• **What this task involves**
Give again, word for word, every line below from the one that has "switching (mW) |" through the one that has "floorplan | 3.35", both included, and no others.

• **Data records**
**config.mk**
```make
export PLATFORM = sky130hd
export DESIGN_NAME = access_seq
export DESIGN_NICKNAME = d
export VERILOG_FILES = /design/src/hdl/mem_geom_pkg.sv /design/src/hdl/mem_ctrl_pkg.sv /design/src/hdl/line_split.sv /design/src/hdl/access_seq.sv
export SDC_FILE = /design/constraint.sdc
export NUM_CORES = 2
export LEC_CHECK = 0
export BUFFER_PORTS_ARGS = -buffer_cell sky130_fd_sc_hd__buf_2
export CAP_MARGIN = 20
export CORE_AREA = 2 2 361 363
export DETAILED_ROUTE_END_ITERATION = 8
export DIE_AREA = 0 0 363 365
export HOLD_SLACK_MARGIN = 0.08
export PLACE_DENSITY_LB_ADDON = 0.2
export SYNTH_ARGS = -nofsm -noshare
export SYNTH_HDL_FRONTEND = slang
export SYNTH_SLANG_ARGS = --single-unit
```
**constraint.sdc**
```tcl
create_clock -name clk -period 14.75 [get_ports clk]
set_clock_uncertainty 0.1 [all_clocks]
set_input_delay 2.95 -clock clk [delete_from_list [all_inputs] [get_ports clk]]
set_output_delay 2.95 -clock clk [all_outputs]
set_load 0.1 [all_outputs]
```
...
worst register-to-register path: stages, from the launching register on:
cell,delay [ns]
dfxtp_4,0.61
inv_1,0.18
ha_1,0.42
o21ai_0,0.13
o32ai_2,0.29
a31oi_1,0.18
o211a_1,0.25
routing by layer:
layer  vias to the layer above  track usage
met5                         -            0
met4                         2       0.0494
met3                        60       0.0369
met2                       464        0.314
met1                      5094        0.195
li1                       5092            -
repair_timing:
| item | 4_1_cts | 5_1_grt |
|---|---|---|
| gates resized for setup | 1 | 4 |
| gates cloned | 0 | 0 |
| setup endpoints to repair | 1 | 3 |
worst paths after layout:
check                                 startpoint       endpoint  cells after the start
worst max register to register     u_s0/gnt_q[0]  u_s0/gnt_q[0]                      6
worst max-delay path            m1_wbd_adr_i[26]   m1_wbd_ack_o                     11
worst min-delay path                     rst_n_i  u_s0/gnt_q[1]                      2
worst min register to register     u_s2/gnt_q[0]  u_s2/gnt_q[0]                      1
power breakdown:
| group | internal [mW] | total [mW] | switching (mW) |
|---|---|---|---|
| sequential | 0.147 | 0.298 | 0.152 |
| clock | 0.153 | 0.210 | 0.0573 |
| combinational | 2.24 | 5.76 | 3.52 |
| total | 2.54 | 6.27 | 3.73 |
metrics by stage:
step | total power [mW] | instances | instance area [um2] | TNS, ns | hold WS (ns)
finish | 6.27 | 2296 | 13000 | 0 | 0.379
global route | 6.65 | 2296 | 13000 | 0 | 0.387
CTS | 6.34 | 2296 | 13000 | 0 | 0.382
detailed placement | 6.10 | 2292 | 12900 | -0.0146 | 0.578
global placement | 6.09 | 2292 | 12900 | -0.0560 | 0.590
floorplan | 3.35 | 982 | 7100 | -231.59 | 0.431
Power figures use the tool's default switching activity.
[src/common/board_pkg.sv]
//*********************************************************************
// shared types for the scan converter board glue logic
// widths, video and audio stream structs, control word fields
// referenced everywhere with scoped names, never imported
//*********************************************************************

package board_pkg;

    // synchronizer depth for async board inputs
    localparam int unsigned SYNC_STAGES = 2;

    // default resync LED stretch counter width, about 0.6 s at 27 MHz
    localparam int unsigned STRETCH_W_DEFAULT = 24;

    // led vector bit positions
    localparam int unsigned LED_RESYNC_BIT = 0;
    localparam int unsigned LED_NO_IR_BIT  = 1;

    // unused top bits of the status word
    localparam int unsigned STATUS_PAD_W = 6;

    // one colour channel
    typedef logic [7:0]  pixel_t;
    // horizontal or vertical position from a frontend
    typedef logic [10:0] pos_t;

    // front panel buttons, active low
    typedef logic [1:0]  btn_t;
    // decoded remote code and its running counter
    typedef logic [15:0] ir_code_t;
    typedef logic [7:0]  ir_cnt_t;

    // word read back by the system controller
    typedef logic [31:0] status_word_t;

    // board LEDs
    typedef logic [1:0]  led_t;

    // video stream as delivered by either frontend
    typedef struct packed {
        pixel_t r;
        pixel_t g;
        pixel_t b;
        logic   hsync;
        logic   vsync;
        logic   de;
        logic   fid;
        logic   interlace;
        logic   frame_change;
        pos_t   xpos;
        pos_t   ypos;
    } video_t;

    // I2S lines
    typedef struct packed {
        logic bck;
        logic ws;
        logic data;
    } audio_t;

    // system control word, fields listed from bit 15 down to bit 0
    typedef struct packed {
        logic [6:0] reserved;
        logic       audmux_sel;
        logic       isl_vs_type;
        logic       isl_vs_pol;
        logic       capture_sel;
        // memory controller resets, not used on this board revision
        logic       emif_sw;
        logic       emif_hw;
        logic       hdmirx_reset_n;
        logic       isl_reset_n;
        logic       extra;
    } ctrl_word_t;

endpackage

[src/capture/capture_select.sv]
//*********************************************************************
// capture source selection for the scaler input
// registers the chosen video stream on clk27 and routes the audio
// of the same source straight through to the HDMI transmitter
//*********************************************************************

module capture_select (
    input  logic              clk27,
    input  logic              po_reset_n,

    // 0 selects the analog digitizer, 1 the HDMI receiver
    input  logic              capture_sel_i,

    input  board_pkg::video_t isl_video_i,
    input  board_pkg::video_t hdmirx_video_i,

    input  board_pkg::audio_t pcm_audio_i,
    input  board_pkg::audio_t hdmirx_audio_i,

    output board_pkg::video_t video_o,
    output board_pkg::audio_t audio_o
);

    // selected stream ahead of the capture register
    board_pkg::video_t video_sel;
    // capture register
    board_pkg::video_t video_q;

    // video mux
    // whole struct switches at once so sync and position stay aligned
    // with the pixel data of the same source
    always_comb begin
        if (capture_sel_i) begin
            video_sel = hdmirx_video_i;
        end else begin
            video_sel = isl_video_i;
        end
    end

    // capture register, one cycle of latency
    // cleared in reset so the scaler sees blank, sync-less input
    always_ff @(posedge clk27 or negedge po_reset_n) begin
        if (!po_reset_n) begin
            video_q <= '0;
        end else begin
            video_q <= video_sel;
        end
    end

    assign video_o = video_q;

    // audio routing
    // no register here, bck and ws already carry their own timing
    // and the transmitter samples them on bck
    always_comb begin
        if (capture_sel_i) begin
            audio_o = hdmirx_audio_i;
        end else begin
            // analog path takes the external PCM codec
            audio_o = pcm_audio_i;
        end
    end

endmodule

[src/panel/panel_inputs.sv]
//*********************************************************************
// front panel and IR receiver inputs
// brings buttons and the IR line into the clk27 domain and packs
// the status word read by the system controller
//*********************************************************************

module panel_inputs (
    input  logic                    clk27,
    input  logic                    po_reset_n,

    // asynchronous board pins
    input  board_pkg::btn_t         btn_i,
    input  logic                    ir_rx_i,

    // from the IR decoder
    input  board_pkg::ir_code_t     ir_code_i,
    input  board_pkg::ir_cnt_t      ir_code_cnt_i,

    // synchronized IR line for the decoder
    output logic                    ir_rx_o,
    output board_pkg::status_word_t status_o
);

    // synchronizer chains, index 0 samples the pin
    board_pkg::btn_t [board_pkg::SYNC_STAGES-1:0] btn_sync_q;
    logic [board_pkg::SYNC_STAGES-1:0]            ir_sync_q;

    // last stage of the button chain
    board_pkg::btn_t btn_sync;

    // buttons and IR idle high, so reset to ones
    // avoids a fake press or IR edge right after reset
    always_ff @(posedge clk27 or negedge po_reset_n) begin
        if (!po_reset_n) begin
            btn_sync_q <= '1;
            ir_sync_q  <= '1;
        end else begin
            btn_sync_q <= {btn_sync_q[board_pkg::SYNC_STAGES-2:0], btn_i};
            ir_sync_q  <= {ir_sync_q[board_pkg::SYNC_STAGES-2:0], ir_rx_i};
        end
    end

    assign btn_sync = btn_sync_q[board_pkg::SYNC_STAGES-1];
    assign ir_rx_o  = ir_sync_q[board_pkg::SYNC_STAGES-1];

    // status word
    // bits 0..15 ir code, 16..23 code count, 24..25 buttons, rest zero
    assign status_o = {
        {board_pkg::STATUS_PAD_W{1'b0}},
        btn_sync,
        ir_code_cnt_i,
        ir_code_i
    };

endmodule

• **Result of the task**
| group | internal [mW] | total [mW] | switching (mW) |
|---|---|---|---|
| sequential | 0.147 | 0.298 | 0.152 |
| clock | 0.153 | 0.210 | 0.0573 |
| combinational | 2.24 | 5.76 | 3.52 |
| total | 2.54 | 6.27 | 3.73 |
metrics by stage:
step | total power [mW] | instances | instance area [um2] | TNS, ns | hold WS (ns)
finish | 6.27 | 2296 | 13000 | 0 | 0.379
global route | 6.65 | 2296 | 13000 | 0 | 0.387
CTS | 6.34 | 2296 | 13000 | 0 | 0.382
detailed placement | 6.10 | 2292 | 12900 | -0.0146 | 0.578
global placement | 6.09 | 2292 | 12900 | -0.0560 | 0.590
floorplan | 3.35 | 982 | 7100 | -231.59 | 0.431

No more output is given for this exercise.